Scottish born journalist, newspaper proprietor, landscape painter and art critic

John Baxter Mather (5 March 1853 – 7 November 1940) was a Scottish born journalist, newspaper proprietor, landscape painter and art critic in South Australia.

==History==
Mather was born in Edinburgh, Scotland to Thomas S. Mather (c. 1824 – 20 June 1865) and Jessie Mather (c. 1826 – 20 October 1901), and emigrated with his parents to Australia around 1860, settling first in Portland, Victoria. Around 1864 they moved to Mount Gambier, South Australia, where after completing his schooling he started working as a compositor for A. F. Laurie and John Watson's Border Watch. In 1874 he left Mount Gambier for a time to work as compositor for Lawrie and Fairfax at the Portland Guardian where J. F. Archibald was an apprentice. After some initial sparring, the two became friends.

In 1875, he started work at Naracoorte, South Australia for the Border Watch, running its daughter publication, the Narracoorte Herald, which shortly afterwards he and George Ash acquired. In 1889 they were sued for libel by a wealthy squatter and lost everything they had. A great deal of sympathy was evinced locally for the pair.

He moved to Adelaide and found employment with The Advertiser as a compositor, then joined their literary staff as an art critic, a post he filled for fifteen years. From 1893 to 1899, he contributed drawings to the Adelaide Express, using the chalk plate method, at which he was particularly adept.

He was at the forefront of process engraving technology; the first in South Australia to do colored monotypes. In 1900 he and Joseph Hanka founded Mather & Hanka's Excelsior Engraving Company of 4 Franklin Street, Adelaide, etching chalk plates (a fore-runner of the process plate) then making half-tone plates for printers, including The Advertiser. A year later the company was run by Mather and George Mackie By November 1903 the company was known simply as J. B. Mather, Photo-engraver, and ceased operation in late 1910. In 1913 he was employed by the Art Gallery of South Australia, revising the catalogue which H. P. Gill completed in 1903.

==Other interests==
He enjoyed writing humorous verse, and contributed occasionally to The Advertiser, and frequently to the magazine Quiz and its successor Quiz and The Lantern. A few are listed here:
- Township v. City Life
- The Decayed Township
- The Old woman (Turgenieff done into Verse)

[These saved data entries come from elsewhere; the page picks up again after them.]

module pcie_lane_rx_align_status (
	// Clock and reset
	input  wire          aclk,
	input  wire          aresetn,
	// AXI4-Lite write address and data
	input  wire [11:0]   s_axi_awaddr,
	input  wire          s_axi_awvalid,
	output wire          s_axi_awready,
	input  wire [31:0]   s_axi_wdata,
	input  wire [3:0]    s_axi_wstrb,
	input  wire          s_axi_wvalid,
	output wire          s_axi_wready,
	// AXI4-Lite write response
	output wire [1:0]    s_axi_bresp,
	output wire          s_axi_bvalid,
	input  wire          s_axi_bready,
	// AXI4-Lite read
	input  wire [11:0]   s_axi_araddr,
	input  wire          s_axi_arvalid,
	output wire          s_axi_arready,
	output wire [31:0]   s_axi_rdata,
	output wire [1:0]    s_axi_rresp,
	output wire          s_axi_rvalid,
	input  wire          s_axi_rready,
	// Electrical idle handling
	input  wire          link_gen2,
	input  wire          phy_idle_entry,
	input  wire          inferred_idle_entry,
	input  wire          phy_idle_exit,
	output wire          idle_entry,
	output wire          idle_exit,
	// Receive lane stream through the crossbar
	input  wire [31:0]   rx_lane_data,
	input  wire          rx_lane_valid,
	output wire          rx_lane_ready,
	output wire [31:0]   rx_route_data,
	output wire          rx_route_valid,
	input  wire          rx_route_ready,
	output wire [3:0]    rx_enable_gating,
	// Lane deskew
	input  wire          ts_detect,
	input  wire          skp_detect,
	input  wire          deskew_error,
	input  wire          link_in_low_power,
	input  wire          low_latency_mode1,
	output wire          deskew_realign,
	output wire          deskew_fix_active,
	// Clock recovery lock
	input  wire          ltssm_lock_enable,
	input  wire          phy_rx_idle_async,
	output wire          recovery_lock_enable,
	// Per-lane error events and reversal status
	input  wire [15:0]   handoff_buf_err_lane,
	input  wire [15:0]   deskew_buf_err_lane,
	input  wire [15:0]   decode_err_lane,
	input  wire [15:0]   disparity_err_lane,
	input  wire          lane_reversed,
	// Transmit symbols with error insertion
	input  wire          tx_symbol_strobe,
	input  wire [159:0]  tx_symbol_in,
	output wire [159:0]  tx_symbol_out
);
	localparam SEL_NONE  = 3'd0;
	localparam SEL_CTRL  = 3'd1;
	localparam SEL_BUF   = 3'd2;
	localparam SEL_DEC   = 3'd3;
	localparam SEL_DEBUG = 3'd4;

	function [2:0] reg_decode;
		input [11:0] addr;
		begin
			if (addr[11:2] == `IDX_PHY_CTRL) begin
				reg_decode = SEL_CTRL;
			end else if (addr[11:2] == `IDX_BUF_FLAGS) begin
				reg_decode = SEL_BUF;
			end else if (addr[11:2] == `IDX_DEC_FLAGS) begin
				reg_decode = SEL_DEC;
			end else if (addr[11:2] == `IDX_DEBUG_INJECT) begin
				reg_decode = SEL_DEBUG;
			end else begin
				reg_decode = SEL_NONE;
			end
		end
	endfunction

	// Registers
	reg  [31:0]  ctrl_r;
	reg  [31:0]  buf_flags_r;
	reg  [31:0]  dec_flags_r;
	reg  [11:0]  hw_debug_field_r;
	reg  [15:0]  insert_arm_r;
	reg  [15:0]  insert_arm_nxt;
	reg  [159:0] tx_symbol_r;
	// Bus state
	reg  [11:0]  awaddr_r;
	reg          aw_got_r;
	reg  [31:0]  wdata_r;
	reg  [3:0]   wstrb_r;
	reg          w_got_r;
	reg          bvalid_r;
	reg  [1:0]   bresp_r;
	reg          rvalid_r;
	reg  [1:0]   rresp_r;
	reg  [31:0]  rdata_r;
	reg  [31:0]  rdata_nxt;
	// Block outputs
	reg          idle_entry_r;
	reg          idle_entry_nxt;
	reg          idle_exit_r;
	reg          realign_r;
	reg          err_pending_r;
	reg          fix_active_r;
	reg          lock_enable_r;

	wire         do_write;
	wire [2:0]   wr_sel;
	wire [2:0]   rd_sel;
	wire [31:0]  wmask;
	wire [31:0]  wbits;
	wire [31:0]  ctrl_wmask;
	wire [31:0]  debug_wmask;
	wire [15:0]  insert_fire;
	wire [159:0] tx_symbol_nxt;
	wire [31:0]  routed_data;
	wire         ts_effective;
	wire         ordered_set;
	wire [1:0]   idle_sel;

	// AXI4-Lite slave: address and data are taken in either order
	assign s_axi_awready = ~aw_got_r;
	assign s_axi_wready  = ~w_got_r;
	assign s_axi_bvalid  = bvalid_r;
	assign s_axi_bresp   = bresp_r;
	assign s_axi_arready = ~rvalid_r;
	assign s_axi_rvalid  = rvalid_r;
	assign s_axi_rresp   = rresp_r;
	assign s_axi_rdata   = rdata_r;

	assign do_write    = aw_got_r & w_got_r & ~bvalid_r;
	assign wr_sel      = reg_decode(awaddr_r);
	assign rd_sel      = reg_decode(s_axi_araddr);
	assign wmask       = {{8{wstrb_r[3]}}, {8{wstrb_r[2]}}, {8{wstrb_r[1]}}, {8{wstrb_r[0]}}};
	assign wbits       = wdata_r & wmask;
	assign ctrl_wmask  = wmask & `CTRL_WRITE_MASK;
	assign debug_wmask = wmask & `DEBUG_WRITE_MASK;

	always @(posedge aclk) begin
		if (!aresetn) begin
			awaddr_r <= 12'h000;
			aw_got_r <= 1'b0;
			wdata_r  <= 32'h0000_0000;
			wstrb_r  <= 4'h0;
			w_got_r  <= 1'b0;
			bvalid_r <= 1'b0;
			bresp_r  <= `RESP_OKAY;
			rvalid_r <= 1'b0;
			rresp_r  <= `RESP_OKAY;
			rdata_r  <= 32'h0000_0000;
		end else begin
			if (s_axi_awvalid && !aw_got_r) begin
				awaddr_r <= s_axi_awaddr;
				aw_got_r <= 1'b1;
			end else if (do_write) begin
				aw_got_r <= 1'b0;
			end
			if (s_axi_wvalid && !w_got_r) begin
				wdata_r <= s_axi_wdata;
				wstrb_r <= s_axi_wstrb;
				w_got_r <= 1'b1;
			end else if (do_write) begin
				w_got_r <= 1'b0;
			end
			if (do_write) begin
				bvalid_r <= 1'b1;
				bresp_r  <= (wr_sel == SEL_NONE) ? `RESP_SLVERR : `RESP_OKAY;
			end else if (s_axi_bready) begin
				bvalid_r <= 1'b0;
			end
			if (s_axi_arvalid && !rvalid_r) begin
				rvalid_r <= 1'b1;
				rresp_r  <= (rd_sel == SEL_NONE) ? `RESP_SLVERR : `RESP_OKAY;
				rdata_r  <= rdata_nxt;
			end else if (s_axi_rready) begin
				rvalid_r <= 1'b0;
			end
		end
	end

	always @* begin
		if (rd_sel == SEL_CTRL) begin
			rdata_nxt = ctrl_r;
		end else if (rd_sel == SEL_BUF) begin
			rdata_nxt = buf_flags_r;
		end else if (rd_sel == SEL_DEC) begin
			rdata_nxt = dec_flags_r;
		end else if (rd_sel == SEL_DEBUG) begin
			rdata_nxt = {insert_arm_r, hw_debug_field_r, 1'b0, lane_reversed, 2'b00}; // see [RL11]
		end else begin
			rdata_nxt = 32'h0000_0000;
		end
	end

	// Control, sticky flags and debug field
	always @(posedge aclk) begin
		if (!aresetn) begin
			ctrl_r           <= `CTRL_RESET; // see [RL2]
			buf_flags_r      <= 32'h0000_0000;
			dec_flags_r      <= 32'h0000_0000;
			hw_debug_field_r <= 12'h000;
		end else begin
			if (do_write && wr_sel == SEL_CTRL) begin
				ctrl_r <= (ctrl_r & ~ctrl_wmask) | (wdata_r & ctrl_wmask);
			end
			// Write-one-to-clear; a new event in the clearing cycle still sets the bit
			buf_flags_r <= (buf_flags_r & ~((do_write && wr_sel == SEL_BUF) ? wbits : 32'h0000_0000))
				| {deskew_buf_err_lane, handoff_buf_err_lane}; // see [RL7] [RL8] [RL14]
			dec_flags_r <= (dec_flags_r & ~((do_write && wr_sel == SEL_DEC) ? wbits : 32'h0000_0000))
				| {disparity_err_lane, decode_err_lane}; // see [RL9] [RL10] [RL14]
			if (do_write && wr_sel == SEL_DEBUG) begin
				hw_debug_field_r <= (hw_debug_field_r & ~debug_wmask[`HW_DEBUG_MSB:`HW_DEBUG_LSB])
					| (wdata_r[`HW_DEBUG_MSB:`HW_DEBUG_LSB] & debug_wmask[`HW_DEBUG_MSB:`HW_DEBUG_LSB]);
			end
		end
	end

	// Error insertion: an armed lane replaces its next symbol, then disarms itself
	assign insert_fire = insert_arm_r & {16{tx_symbol_strobe}};

	always @* begin
		insert_arm_nxt = insert_arm_r & ~insert_fire; // see [RL14]
		if (do_write && wr_sel == SEL_DEBUG) begin
			insert_arm_nxt = (insert_arm_nxt & ~debug_wmask[31:`INSERT_LSB])
				| (wdata_r[31:`INSERT_LSB] & debug_wmask[31:`INSERT_LSB]);
		end
	end

	genvar g;
	generate
		// Lanes only build the next word; one process owns the whole symbol register
		for (g = 0; g < 16; g = g + 1) begin : g_tx_lane
			assign tx_symbol_nxt[g*10 +: 10] = insert_fire[g] ? `INVALID_SYMBOL
				: tx_symbol_in[g*10 +: 10]; // see [RL12] [RL13]
		end
		// Receive crossbar: output byte i takes the lane its selector names
		for (g = 0; g < 4; g = g + 1) begin : g_route
			assign routed_data[g*8 +: 8] =
				rx_lane_data[ctrl_r[`ROUTE_LSB + 2*g +: 2]*8 +: 8]; // see [RL2]
		end
	endgenerate

	assign tx_symbol_out = tx_symbol_r;

	lane_stream_fifo #(
		.WIDTH (32),
		.DEPTH (8),
		.AW    (3)
	) u_route_fifo (
		.aclk      (aclk),
		.aresetn   (aresetn),
		.in_data   (routed_data),
		.in_valid  (rx_lane_valid),
		.in_ready  (rx_lane_ready),
		.out_data  (rx_route_data),
		.out_valid (rx_route_valid),
		.out_ready (rx_route_ready)
	);

	assign rx_enable_gating = ctrl_r[`GATING_MSB:`GATING_LSB];

	// Idle entry source; the reserved code behaves as PHY-driven
	assign idle_sel = ctrl_r[`IDLE_SEL_MSB:`IDLE_SEL_LSB];

	always @* begin
		case (idle_sel)
			`IDLE_MODE_MIXED: idle_entry_nxt = link_gen2 ? inferred_idle_entry : phy_idle_entry;
			`IDLE_MODE_INFER: idle_entry_nxt = inferred_idle_entry;
			default:          idle_entry_nxt = phy_idle_entry;
		endcase
	end

	// Deskew policy
	assign ts_effective = ts_detect & ~(ctrl_r[`MASK_TS_BIT] & link_in_low_power); // see [RL4]
	assign ordered_set  = ts_effective | skp_detect;

	always @(posedge aclk) begin
		if (!aresetn) begin
			idle_entry_r  <= 1'b0;
			idle_exit_r   <= 1'b0;
			realign_r     <= 1'b0;
			err_pending_r <= 1'b0;
			fix_active_r  <= 1'b0;
			lock_enable_r <= 1'b0;
		end else begin
			idle_entry_r  <= idle_entry_nxt; // see [RL1]
			idle_exit_r   <= phy_idle_exit;  // see [RL1]
			realign_r     <= ordered_set & (ctrl_r[`REALIGN_BIT] | err_pending_r); // see [RL3]
			// An error seen with an ordered set in the same cycle waits for the next one
			err_pending_r <= deskew_error | (err_pending_r & ~ordered_set); // see [RL3]
			fix_active_r  <= ctrl_r[`LL_FIX_BIT] & low_latency_mode1; // see [RL6]
			lock_enable_r <= ctrl_r[`LOCK_SRC_BIT] ? ~phy_rx_idle_async : ltssm_lock_enable; // see [RL5]
		end
	end

	always @(posedge aclk) begin
		if (!aresetn) begin
			insert_arm_r <= 16'h0000;
			tx_symbol_r  <= {160{1'b0}};
		end else begin
			insert_arm_r <= insert_arm_nxt;
			tx_symbol_r  <= tx_symbol_nxt;
		end
	end

	assign idle_entry           = idle_entry_r;
	assign idle_exit            = idle_exit_r;
	assign deskew_realign       = realign_r;
	assign deskew_fix_active    = fix_active_r;
	assign recovery_lock_enable = lock_enable_r;
endmodule // pcie_lane_rx_align_status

His published books include:
- Out of the Depths: based on passages in "De Profundis", Advertiser printers 1908.
- In Memoriam J. M., Hassell Press, Adelaide 1927
- Heine's North Sea, Advertiser printers, illustrated, 1933
- A Metrical Version of Ivan Turgenieff's Poems in Prose, Advertiser printers, illustrated, 1934
- My Queen Elect and other Verses Advertiser printers, 1937
- The Voyagers and other Verses, Advertiser printers, 1938

He was also a landscape painter of some distinction, in watercolors, and a member of the Adelaide Easel Club. He was elected an associate of the South Australian Society of Arts.

==Family==
He had two brothers: Alexander Henderson Mather (c. 1861 – 13 June 1942) of Mount Gambier, and George R. J. Mather of Naracoorte. A sister, Margaret married Omar Arthur of Mount Gambier on 17 November 1875. Another sister married J. J. Driscoll of Mount Gambier.

He married Johanna Fraser (c. 1853 – 26 June 1921) in 1880; they lived at 38 Myrtle Street, Prospect, where he died.